Why Fact-Checks are Completely Worthless

Many people are stuck on grade school levels of telling truth from lies. Which means they accept whatever is told to them by an authority they trust (like).

They haven’t knowingly caught on to the trick that most events can be seen as both true or false depending on how you look at them.

For example, say Politician A issues a blatant misstatement of fact.

  • If the scapegoat outlet reports the statement, it gets flagged, because it is spreading a falsehood.
  • If the mainstream outlet reports the statement, it slides, because it is just covering the falsehood. 

It’s a very simple trick that most people can do without even realizing they’re doing it. It’s just motivated reasoning. If you think so-and-so is a liar, you will interpret anything so-and-so says such that it is a lie.

This gets even easier when people use idioms, hyperbole, sarcasm, and other rhetorical flourishes, as most people are wont to do.
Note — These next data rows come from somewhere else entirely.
--- config.mk ---
export PLATFORM = sky130hd
export DESIGN_NAME = smm_back_flat
export DESIGN_NICKNAME = d
export VERILOG_FILES = /design/src/sv/assert_macros.svh /design/src/sv/smm_pkg.sv /design/src/sv/smm_ifs.sv /design/src/sv/smm_back.sv /design/src/flat_wrapper.sv
export SDC_FILE = /design/constraint.sdc
export NUM_CORES = 2
export LEC_CHECK = 0
export BUFFER_PORTS_ARGS = -buffer_cell sky130_fd_sc_hd__buf_4
export CORE_MARGIN = 2
export CORE_UTILIZATION = 55
export CTS_CLUSTER_DIAMETER = 100
export DETAILED_ROUTE_END_ITERATION = 8
export PLACE_DENSITY = 0.83
export SKIP_CTS_REPAIR_TIMING = 1
export SYNTH_ARGS = -nofsm -noshare
export SYNTH_HDL_FRONTEND = slang
export SYNTH_SLANG_ARGS = --single-unit
export TNS_END_PERCENT = 50
--- constraint.sdc ---
create_clock -name clk -period 7.2 [get_ports clk]
set_clock_uncertainty 0.2 [all_clocks]
set_input_delay 0.72 -clock clk [delete_from_list [all_inputs] [get_ports clk]]
set_output_delay 0.72 -clock clk [all_outputs]
set_load 0.02 [all_outputs]
--- src/sv/assert_macros.svh ---
// assertion macros used by the top-level rtl file
`ifndef ASSERT_MACROS_SVH
`define ASSERT_MACROS_SVH

// same-cycle implication, disabled during reset
`define SMM_ASSERT_NOW(label, clk, rst, ante, cons, msg) \
  label: assert property (@(posedge clk) disable iff (rst) (ante) |-> (cons)) \
    else $error(msg);

// next-cycle implication, disabled during reset
`define SMM_ASSERT_NEXT(label, clk, rst, ante, cons, msg) \
  label: assert property (@(posedge clk) disable iff (rst) (ante) |=> (cons)) \
    else $error(msg);

`endif

--- src/sv/smm_pkg.sv ---
// shared types and constants of the shift-add mismatch matcher
package smm_pkg;

  localparam int WORD_BITS     = 64;
  localparam int ALPHABET_SIZE = 256;
  localparam int TIDX_W        = $clog2(ALPHABET_SIZE);
  localparam int POS_W         = 32;
  localparam int FIELD_W       = 6;
  localparam int QDEPTH        = 2;
  localparam int QPTR_W        = $clog2(QDEPTH);
  localparam int QCNT_W        = $clog2(QDEPTH + 1);

  localparam logic [63:0] ALL_WORD_BITS = 64'hFFFF_FFFF_FFFF_FFFF >> (64 - WORD_BITS);
  localparam logic [POS_W-1:0] COUNT_MAX = '1;

  typedef enum logic [1:0] {
    REG_FIELD_BITS,
    REG_WORD_MASK,
    REG_OVERFLOW_MASK,
    REG_MATCH_LIMIT
  } reg_idx_t;

  typedef enum logic {
    OP_LOAD,
    OP_TEXT
  } op_t;

  typedef struct packed {
    logic [FIELD_W-1:0] field_bits;
    logic [63:0]        word_mask;
    logic [63:0]        overflow_mask;
    logic [63:0]        match_limit;
  } cfg_t;

  // one text byte on its way from front to back
  typedef struct packed {
    logic [63:0]      inc;
    logic             first;
    logic [POS_W-1:0] start;
    logic             last;
  } q_entry_t;

  typedef struct packed {
    logic              full;
    logic              empty;
    logic [QCNT_W-1:0] count;
  } q_stat_t;

endpackage

--- src/sv/smm_ifs.sv ---


interface smm_out_if import smm_pkg::*; ();
  logic              valid;
  logic              ready;
  logic              match_found;
  logic [POS_W-1:0]  match_end;
  logic [POS_W-1:0]  match_count;
  logic              last;

  modport source (output valid, match_found, match_end, match_count, last,
                  input ready);
  modport sink (input valid, match_found, match_end, match_count, last,
                output ready);
endinterface

--- src/sv/smm_back.sv ---
// back end: shift-add counter update, then limit compare and match count
module smm_back import smm_pkg::*; (
  input  logic     clk,
  input  logic     rst,
  input  cfg_t     cfg,
  input  q_stat_t  q_stat,
  input  q_entry_t q_data,
  output logic     q_pop,
  smm_out_if.source results
);

  logic             advance;
  logic [63:0]      wmask;
  logic [63:0]      cw_base;
  logic [63:0]      ow_base;
  logic [63:0]      sum;
  logic [63:0]      cw_next;
  logic [63:0]      ow_next;
  logic [POS_W-1:0] pos_next;

  logic [63:0]      cw;
  logic [63:0]      ow;
  logic [POS_W-1:0] pos;
  logic             s1_valid;
  logic             s1_first;
  logic             s1_last;

  logic             hit;
  logic [POS_W-1:0] count_base;
  logic [POS_W-1:0] count_next;
  logic [POS_W-1:0] found_count;

  logic             out_valid;
  logic             out_found;
  logic [POS_W-1:0] out_end;
  logic [POS_W-1:0] out_count;
  logic             out_last;

  assign advance = !out_valid || results.ready;
  assign q_pop   = advance && !q_stat.empty;
  assign wmask   = cfg.word_mask & ALL_WORD_BITS;

  // stage one: the loop-carried counter and overflow words
  always_comb begin
    cw_base  = q_data.first ? (wmask & ~cfg.overflow_mask) : cw;
    ow_base  = q_data.first ? (wmask & cfg.overflow_mask) : ow;
    sum      = ((cw_base << cfg.field_bits) + q_data.inc) & wmask;
    ow_next  = ((ow_base << cfg.field_bits) | (sum & cfg.overflow_mask)) & wmask;
    cw_next  = sum & ~cfg.overflow_mask;
    pos_next = (q_data.first ? q_data.start : pos) + 1'b1;
  end

  always_ff @(posedge clk) begin
    if (rst) begin
      cw       <= '0;
      ow       <= '0;
      pos      <= '0;
      s1_valid <= 1'b0;
    end else if (advance) begin
      s1_valid <= !q_stat.empty;
      if (q_pop) begin
        cw  <= cw_next;
        ow  <= ow_next;
        pos <= pos_next;
      end
    end
  end

  always_ff @(posedge clk) begin
    if (q_pop) begin
      s1_first <= q_data.first;
      s1_last  <= q_data.last;
    end
  end

  // stage two: compare and saturating count
  always_comb begin
    hit        = (cw + ow) < cfg.match_limit;
    count_base = s1_first ? '0 : found_count;
    count_next = (hit && count_base != COUNT_MAX) ? count_base + 1'b1 : count_base;
  end

  always_ff @(posedge clk) begin
    if (rst) begin
      found_count <= '0;
      out_valid   <= 1'b0;
    end else if (advance) begin
      out_valid <= s1_valid;
      if (s1_valid) begin
        found_count <= count_next;
      end
    end
  end

  always_ff @(posedge clk) begin
    if (advance && s1_valid) begin
      out_found <= hit;
      out_end   <= pos;
      out_count <= count_next;
      out_last  <= s1_last;
    end
  end

  assign results.valid       = out_valid;
  assign results.match_found = out_found;
  assign results.match_end   = out_end;
  assign results.match_count = out_count;
  assign results.last        = out_last;

endmodule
In fact, people rarely speak literally about anything. At root, all language is metaphor, so it could be said we NEVER speak literally.

For every word, phrase, or sentence, there are two or more ways of interpreting it. Approaching someone with bad faith guarantees you will find the interpretation that defies reality and, almost certainly, wasn’t meant.

Which brings me to my ultimate point, that willful misinterpretation is, itself, a lie. 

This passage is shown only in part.